Pourtant on peut se demander : qui est-il ? Qui est cet homme au visage blanc ou au nez rouge? Pourquoi a-t-il choisi ce métier ? Quand il a quitté la piste, est-il un homme heureux ?
2. Le mécanisme du rire a fait l’objet de maintes études, ses fonctions sont bien connues : on peut rire et faire rire pour obtenir une cohésion sociale, pour uniformiser, pour oublier le tragique de la condition humaine ; le rire peut avoir aussi une fonction subversive...
Je n’associe pas forcément le rire à l’idée de plaisir et de joie.
Le rire peut être une manifestation de la cruauté de l’homme :
«Ce n’est pas l’homme qui tombe qui rit de sa propre chute » écrivait Baudelaire dans De l’essence du rire.

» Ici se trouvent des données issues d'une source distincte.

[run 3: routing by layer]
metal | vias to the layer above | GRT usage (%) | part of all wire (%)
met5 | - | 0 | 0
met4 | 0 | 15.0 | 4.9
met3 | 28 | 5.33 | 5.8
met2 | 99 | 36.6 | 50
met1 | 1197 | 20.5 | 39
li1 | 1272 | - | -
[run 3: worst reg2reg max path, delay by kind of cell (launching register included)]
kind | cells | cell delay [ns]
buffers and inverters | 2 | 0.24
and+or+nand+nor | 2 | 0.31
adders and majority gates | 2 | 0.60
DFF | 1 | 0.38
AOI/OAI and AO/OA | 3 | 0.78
**config.mk**
```make
export PLATFORM = sky130hd
export DESIGN_NAME = square_judge_ctrl
export DESIGN_NICKNAME = d
export VERILOG_FILES = /design/src/rtl/square_judge_ctrl.sv
export SDC_FILE = /design/constraint.sdc
export NUM_CORES = 1
export LEC_CHECK = 0
export CAP_MARGIN = 0
export CORE_ASPECT_RATIO = 1.4
export CORE_MARGIN = 2
export CORE_UTILIZATION = 45
export CTS_CLUSTER_DIAMETER = 120
export DETAILED_ROUTE_END_ITERATION = 16
export HOLD_SLACK_MARGIN = 0.08
export PLACE_DENSITY = 0.75
export SYNTH_ARGS = -nofsm -noshare
export SYNTH_HDL_FRONTEND = slang
export SYNTH_SLANG_ARGS = --single-unit
```
**constraint.sdc**
```tcl
create_clock -name clk -period 9.74 [get_ports clk]
set_input_delay 1.461 -clock clk [delete_from_list [all_inputs] [get_ports clk]]
set_output_delay 1.461 -clock clk [all_outputs]
set_load 0.005 [all_outputs]
```
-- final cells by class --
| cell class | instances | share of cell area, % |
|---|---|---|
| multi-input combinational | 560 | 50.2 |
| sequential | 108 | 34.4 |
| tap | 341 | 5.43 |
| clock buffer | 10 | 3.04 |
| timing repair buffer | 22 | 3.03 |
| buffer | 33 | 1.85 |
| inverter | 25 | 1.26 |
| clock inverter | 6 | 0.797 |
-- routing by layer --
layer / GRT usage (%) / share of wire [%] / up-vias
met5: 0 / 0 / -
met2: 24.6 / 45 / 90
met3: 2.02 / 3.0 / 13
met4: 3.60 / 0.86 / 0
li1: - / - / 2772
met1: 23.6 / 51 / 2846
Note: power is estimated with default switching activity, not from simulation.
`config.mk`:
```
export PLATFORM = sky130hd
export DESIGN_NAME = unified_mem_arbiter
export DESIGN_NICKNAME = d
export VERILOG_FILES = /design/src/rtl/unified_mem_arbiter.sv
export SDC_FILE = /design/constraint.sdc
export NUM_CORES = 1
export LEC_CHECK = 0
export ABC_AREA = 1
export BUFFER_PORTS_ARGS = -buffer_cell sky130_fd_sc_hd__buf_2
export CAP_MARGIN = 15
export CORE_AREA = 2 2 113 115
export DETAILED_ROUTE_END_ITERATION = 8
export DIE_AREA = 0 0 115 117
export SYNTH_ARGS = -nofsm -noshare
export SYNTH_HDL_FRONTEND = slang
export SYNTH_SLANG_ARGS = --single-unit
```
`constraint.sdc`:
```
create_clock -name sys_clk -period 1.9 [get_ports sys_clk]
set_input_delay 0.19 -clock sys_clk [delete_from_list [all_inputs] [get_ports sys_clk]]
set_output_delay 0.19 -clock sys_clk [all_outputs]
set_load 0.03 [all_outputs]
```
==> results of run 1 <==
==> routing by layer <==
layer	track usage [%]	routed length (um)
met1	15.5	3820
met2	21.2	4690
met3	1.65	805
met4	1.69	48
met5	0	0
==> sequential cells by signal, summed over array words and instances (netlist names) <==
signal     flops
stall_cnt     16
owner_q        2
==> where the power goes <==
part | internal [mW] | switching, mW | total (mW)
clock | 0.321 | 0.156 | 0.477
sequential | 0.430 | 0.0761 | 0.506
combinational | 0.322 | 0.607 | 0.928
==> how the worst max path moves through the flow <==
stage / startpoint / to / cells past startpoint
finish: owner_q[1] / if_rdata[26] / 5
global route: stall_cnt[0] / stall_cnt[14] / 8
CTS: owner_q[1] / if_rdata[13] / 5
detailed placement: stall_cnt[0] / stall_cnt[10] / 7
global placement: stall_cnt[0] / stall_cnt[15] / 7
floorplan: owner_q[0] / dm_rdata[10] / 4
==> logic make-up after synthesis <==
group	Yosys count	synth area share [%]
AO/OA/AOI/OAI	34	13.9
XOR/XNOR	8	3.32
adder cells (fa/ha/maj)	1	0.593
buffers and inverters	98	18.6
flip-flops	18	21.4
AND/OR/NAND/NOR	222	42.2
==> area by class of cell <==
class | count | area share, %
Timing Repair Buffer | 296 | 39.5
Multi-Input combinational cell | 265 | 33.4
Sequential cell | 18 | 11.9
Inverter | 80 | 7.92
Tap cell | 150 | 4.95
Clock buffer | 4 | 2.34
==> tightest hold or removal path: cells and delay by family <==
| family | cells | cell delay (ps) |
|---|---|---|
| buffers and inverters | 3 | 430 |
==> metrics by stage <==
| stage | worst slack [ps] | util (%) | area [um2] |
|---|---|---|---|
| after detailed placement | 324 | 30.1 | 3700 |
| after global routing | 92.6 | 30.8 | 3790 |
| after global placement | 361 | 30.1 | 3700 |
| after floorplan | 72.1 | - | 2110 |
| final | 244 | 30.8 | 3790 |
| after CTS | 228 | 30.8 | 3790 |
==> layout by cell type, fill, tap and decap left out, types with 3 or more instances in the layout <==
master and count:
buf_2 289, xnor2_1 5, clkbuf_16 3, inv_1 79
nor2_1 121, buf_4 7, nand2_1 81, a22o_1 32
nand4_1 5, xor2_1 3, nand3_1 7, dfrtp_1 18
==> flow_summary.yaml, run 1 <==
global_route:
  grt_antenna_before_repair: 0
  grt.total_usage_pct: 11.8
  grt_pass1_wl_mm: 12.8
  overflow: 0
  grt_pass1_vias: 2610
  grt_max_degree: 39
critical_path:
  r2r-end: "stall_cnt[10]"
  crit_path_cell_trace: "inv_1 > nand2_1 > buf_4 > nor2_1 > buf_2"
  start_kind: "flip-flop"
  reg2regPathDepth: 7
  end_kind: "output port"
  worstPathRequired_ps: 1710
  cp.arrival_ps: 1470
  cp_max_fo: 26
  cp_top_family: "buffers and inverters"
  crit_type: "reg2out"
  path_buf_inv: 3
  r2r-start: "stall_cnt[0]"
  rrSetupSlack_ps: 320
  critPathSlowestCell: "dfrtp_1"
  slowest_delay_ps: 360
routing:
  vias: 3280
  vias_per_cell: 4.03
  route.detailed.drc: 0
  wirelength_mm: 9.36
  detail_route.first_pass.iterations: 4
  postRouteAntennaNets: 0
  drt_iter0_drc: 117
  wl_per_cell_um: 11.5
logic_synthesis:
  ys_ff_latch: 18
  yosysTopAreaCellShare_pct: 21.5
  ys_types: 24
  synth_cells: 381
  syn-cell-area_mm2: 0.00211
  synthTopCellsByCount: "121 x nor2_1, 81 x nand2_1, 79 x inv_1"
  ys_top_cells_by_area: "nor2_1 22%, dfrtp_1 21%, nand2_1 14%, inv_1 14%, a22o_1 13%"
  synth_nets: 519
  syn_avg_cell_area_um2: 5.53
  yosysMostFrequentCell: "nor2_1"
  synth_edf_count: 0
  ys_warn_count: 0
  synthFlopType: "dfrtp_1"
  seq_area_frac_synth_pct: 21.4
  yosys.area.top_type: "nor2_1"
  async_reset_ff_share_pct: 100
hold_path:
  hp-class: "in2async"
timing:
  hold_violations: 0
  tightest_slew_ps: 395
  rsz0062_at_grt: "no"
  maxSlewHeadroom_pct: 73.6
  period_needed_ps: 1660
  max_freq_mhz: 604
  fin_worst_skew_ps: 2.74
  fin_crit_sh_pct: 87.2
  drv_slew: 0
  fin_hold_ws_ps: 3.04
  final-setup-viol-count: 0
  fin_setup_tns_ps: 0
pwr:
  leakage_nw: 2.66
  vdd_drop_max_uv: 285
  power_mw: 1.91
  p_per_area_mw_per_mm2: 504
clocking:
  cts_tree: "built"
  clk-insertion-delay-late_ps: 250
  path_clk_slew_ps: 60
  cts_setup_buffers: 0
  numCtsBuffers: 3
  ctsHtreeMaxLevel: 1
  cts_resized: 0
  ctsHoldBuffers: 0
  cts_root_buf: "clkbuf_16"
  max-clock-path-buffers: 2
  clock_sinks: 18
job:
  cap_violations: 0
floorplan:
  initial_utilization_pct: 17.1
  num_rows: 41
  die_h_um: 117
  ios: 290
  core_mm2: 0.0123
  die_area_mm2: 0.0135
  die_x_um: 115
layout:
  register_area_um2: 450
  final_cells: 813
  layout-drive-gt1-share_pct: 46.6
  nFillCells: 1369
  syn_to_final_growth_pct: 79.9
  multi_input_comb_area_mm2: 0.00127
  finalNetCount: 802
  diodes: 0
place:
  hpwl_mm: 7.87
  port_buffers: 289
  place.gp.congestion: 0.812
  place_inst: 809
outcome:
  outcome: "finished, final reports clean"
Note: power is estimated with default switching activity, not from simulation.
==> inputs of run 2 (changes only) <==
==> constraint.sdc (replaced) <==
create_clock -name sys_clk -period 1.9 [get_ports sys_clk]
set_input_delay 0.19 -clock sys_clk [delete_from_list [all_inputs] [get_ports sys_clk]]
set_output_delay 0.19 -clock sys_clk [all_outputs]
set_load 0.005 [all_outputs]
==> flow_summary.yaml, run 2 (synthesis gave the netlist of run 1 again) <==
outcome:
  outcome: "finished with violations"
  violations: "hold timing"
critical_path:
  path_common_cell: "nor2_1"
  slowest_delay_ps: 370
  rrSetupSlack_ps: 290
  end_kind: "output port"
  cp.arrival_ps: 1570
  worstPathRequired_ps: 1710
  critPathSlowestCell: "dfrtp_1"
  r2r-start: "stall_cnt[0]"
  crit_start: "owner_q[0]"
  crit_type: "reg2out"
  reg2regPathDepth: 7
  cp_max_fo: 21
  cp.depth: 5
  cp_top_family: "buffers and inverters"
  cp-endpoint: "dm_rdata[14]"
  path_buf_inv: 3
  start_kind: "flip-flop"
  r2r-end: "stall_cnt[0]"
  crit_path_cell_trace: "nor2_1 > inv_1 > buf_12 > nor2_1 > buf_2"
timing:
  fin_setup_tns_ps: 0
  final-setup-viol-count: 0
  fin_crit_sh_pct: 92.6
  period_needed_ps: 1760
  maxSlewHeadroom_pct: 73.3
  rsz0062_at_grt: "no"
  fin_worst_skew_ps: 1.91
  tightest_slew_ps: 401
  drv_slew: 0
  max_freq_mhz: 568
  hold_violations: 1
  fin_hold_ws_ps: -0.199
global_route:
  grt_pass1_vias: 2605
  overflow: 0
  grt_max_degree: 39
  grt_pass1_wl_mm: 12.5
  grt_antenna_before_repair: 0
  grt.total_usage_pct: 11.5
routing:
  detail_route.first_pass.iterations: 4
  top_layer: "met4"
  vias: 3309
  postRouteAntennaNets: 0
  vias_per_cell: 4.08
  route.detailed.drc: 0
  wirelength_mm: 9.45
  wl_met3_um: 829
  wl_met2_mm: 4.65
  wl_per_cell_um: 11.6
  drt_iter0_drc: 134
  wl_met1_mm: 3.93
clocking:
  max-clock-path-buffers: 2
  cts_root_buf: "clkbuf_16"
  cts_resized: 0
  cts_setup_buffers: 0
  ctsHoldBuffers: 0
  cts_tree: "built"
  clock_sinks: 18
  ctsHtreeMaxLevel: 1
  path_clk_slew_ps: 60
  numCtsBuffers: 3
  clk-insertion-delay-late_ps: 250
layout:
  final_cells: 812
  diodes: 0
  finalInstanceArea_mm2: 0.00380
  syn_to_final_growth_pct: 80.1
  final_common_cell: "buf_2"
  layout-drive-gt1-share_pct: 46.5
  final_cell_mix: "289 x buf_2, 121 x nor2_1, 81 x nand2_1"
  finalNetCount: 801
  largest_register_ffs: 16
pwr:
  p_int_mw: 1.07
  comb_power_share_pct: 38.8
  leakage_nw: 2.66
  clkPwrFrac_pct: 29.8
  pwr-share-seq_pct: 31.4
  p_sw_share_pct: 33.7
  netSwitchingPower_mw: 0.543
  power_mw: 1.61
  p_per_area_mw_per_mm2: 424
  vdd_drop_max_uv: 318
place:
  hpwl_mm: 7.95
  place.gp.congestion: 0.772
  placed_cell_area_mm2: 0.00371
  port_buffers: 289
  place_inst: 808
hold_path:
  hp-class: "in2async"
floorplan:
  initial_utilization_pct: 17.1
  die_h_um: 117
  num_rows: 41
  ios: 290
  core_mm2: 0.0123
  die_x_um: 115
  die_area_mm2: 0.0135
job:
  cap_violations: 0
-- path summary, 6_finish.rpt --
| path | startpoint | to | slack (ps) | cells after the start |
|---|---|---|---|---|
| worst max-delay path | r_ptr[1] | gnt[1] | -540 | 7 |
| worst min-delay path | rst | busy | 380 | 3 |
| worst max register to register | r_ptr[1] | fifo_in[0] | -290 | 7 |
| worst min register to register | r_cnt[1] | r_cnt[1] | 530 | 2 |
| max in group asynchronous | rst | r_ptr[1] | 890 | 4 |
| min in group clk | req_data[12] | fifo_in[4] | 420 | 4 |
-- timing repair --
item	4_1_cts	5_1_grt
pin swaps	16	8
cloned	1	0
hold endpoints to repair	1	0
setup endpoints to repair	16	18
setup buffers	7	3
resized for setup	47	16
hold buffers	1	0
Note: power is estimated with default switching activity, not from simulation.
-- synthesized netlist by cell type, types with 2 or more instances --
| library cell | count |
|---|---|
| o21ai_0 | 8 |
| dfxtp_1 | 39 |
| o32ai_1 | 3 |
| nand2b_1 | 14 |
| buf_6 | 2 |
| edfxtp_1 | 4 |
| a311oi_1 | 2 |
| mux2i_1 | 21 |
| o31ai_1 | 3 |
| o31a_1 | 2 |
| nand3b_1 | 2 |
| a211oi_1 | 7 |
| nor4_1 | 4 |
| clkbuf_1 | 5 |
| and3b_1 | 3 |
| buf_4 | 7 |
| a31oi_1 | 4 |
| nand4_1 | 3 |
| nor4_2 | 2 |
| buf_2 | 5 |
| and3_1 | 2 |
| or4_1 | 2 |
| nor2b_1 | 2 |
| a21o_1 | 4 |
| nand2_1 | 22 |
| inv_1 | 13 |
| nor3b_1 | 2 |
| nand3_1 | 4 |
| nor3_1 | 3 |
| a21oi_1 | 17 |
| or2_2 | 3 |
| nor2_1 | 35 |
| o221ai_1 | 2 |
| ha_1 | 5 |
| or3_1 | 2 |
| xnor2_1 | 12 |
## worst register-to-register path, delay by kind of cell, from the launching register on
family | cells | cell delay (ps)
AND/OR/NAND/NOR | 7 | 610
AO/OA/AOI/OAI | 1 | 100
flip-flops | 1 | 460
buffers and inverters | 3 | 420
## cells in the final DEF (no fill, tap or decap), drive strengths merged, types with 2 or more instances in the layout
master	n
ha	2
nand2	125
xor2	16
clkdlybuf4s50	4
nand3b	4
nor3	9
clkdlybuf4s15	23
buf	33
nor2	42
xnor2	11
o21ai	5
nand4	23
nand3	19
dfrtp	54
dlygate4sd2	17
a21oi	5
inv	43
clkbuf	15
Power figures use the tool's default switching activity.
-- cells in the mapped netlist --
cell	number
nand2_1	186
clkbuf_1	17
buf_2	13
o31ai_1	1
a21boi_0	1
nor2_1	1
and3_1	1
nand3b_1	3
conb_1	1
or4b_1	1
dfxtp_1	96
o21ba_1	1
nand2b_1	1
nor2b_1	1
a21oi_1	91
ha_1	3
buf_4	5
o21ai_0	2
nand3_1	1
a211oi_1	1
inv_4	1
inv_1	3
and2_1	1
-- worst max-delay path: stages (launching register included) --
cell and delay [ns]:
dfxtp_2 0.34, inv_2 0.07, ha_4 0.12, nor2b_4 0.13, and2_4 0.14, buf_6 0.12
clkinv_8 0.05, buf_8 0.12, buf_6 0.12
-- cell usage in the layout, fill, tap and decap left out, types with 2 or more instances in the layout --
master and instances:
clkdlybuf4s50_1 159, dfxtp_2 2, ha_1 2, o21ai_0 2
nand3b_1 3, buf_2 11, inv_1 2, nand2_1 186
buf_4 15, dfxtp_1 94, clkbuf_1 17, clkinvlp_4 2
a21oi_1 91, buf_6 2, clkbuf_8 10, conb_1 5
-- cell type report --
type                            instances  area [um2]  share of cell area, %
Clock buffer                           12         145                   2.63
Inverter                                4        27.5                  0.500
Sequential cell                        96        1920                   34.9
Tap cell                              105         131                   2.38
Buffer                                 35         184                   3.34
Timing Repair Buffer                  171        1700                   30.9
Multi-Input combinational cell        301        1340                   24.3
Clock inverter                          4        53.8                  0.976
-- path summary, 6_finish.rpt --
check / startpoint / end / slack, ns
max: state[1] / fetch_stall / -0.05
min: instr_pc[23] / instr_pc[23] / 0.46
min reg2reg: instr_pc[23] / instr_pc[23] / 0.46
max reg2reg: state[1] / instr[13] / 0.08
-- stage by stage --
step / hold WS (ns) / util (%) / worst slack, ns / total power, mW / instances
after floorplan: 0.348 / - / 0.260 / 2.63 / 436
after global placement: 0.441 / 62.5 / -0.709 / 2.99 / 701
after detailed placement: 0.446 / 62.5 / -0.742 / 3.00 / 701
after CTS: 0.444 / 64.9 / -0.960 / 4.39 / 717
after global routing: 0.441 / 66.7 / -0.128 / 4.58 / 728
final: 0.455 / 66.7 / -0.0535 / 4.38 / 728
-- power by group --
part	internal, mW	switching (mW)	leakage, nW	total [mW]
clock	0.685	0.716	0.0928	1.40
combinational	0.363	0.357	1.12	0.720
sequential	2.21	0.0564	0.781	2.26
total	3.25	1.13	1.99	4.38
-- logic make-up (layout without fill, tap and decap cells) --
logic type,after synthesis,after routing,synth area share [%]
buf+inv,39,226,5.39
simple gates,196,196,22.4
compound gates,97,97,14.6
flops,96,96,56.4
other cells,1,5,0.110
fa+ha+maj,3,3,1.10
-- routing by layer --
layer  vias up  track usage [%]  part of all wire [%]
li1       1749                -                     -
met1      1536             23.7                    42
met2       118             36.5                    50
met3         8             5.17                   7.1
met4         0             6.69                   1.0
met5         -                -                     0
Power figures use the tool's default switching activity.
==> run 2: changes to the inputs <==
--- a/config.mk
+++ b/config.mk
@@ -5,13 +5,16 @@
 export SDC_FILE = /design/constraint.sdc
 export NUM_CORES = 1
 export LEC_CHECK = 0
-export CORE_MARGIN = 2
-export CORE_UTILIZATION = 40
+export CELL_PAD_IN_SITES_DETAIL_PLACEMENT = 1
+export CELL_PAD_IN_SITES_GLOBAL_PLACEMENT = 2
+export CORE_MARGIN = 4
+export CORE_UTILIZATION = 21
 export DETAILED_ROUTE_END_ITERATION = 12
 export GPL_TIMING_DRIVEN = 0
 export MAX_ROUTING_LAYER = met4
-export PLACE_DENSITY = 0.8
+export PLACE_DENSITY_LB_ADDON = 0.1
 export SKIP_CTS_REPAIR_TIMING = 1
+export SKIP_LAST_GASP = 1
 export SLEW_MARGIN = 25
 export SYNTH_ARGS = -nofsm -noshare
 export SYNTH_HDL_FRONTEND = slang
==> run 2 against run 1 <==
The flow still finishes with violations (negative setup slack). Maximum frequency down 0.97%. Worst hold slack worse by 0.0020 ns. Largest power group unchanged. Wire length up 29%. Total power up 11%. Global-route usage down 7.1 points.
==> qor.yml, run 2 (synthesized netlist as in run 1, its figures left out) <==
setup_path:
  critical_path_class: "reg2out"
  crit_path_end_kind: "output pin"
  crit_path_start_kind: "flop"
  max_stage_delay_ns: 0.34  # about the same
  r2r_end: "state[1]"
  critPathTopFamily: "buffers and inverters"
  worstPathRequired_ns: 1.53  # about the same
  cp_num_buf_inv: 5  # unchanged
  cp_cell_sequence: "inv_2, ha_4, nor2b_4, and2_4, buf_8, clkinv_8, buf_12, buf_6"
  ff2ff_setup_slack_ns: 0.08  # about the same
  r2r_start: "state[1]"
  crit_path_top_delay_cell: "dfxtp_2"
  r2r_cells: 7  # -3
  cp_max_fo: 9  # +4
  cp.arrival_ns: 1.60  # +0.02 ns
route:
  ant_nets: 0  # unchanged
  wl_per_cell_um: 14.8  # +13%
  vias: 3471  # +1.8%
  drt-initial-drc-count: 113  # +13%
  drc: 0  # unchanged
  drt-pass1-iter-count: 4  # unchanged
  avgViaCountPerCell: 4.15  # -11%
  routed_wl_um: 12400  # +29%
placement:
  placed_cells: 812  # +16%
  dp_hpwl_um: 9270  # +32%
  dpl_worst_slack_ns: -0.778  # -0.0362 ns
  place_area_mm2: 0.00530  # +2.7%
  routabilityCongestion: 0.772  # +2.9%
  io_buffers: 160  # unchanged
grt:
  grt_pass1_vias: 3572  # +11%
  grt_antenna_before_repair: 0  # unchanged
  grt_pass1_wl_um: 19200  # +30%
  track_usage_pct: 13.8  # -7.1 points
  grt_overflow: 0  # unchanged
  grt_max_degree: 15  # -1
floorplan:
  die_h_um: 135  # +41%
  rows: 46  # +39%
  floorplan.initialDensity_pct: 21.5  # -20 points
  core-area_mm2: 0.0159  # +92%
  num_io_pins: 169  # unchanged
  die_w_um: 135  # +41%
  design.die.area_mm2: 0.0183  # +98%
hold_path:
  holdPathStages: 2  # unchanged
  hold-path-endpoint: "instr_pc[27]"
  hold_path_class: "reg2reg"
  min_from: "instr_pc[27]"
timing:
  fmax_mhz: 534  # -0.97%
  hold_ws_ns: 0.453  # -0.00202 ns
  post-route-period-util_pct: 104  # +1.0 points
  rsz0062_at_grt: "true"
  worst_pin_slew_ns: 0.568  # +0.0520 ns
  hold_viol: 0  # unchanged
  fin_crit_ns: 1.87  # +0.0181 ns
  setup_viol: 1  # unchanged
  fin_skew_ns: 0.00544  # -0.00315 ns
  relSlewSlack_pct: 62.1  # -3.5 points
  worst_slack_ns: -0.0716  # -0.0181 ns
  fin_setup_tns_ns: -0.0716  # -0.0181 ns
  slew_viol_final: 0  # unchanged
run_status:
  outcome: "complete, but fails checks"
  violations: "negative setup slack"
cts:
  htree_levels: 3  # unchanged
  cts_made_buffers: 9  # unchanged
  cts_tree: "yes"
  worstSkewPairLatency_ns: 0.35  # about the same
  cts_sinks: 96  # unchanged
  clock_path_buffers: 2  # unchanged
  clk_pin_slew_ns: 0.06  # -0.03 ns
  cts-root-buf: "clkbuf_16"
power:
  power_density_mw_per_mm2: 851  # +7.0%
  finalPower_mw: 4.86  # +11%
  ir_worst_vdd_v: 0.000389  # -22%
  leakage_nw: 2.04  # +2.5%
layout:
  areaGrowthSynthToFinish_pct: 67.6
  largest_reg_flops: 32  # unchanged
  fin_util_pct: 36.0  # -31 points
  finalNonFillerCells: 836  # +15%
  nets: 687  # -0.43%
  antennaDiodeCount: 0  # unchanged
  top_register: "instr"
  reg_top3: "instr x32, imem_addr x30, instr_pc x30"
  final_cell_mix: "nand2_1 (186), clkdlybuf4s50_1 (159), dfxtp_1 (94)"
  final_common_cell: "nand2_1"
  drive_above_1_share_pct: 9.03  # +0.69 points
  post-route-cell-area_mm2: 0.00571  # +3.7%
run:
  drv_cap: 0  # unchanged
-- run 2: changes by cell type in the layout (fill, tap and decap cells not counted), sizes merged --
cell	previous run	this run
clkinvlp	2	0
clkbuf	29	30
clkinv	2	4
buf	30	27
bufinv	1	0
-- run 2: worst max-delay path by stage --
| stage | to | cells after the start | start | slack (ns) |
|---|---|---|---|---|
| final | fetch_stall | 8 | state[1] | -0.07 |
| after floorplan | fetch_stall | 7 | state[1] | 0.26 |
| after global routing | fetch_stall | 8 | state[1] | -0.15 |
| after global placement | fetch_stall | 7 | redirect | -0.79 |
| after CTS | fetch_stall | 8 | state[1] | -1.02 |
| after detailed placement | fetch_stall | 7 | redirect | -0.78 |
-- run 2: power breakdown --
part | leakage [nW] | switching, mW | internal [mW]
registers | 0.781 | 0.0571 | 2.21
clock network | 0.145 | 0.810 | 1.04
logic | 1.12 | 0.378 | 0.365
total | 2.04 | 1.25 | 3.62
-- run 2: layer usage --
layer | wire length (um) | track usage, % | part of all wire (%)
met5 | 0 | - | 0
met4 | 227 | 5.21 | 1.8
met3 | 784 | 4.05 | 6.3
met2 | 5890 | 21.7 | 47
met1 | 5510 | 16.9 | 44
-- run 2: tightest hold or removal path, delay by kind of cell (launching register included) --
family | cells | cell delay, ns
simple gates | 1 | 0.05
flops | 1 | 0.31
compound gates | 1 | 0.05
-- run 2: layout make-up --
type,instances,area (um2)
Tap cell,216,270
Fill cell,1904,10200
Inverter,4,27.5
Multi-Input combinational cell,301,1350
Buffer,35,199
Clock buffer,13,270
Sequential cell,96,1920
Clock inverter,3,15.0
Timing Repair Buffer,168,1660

Je n’ai jamais apprécié le rire ambigu qui est obtenu en dénigrant d’autres personnes, d’autres communautés. La limite entre la moquerie bienveillante et la parole blessante aux relents de nationalisme ou de racisme n’est pas toujours facile à définir.
3. Une avancée scientifique récente a remis en cause la formule célèbre de Rabelais : « Le rire est le propre de l’homme». On sait aujourd’hui que les rats et les grands singes rient quand on les chatouille, comme le font les bébés, mais ils sont incapables de rire lorsqu’on leur raconte une histoire amusante.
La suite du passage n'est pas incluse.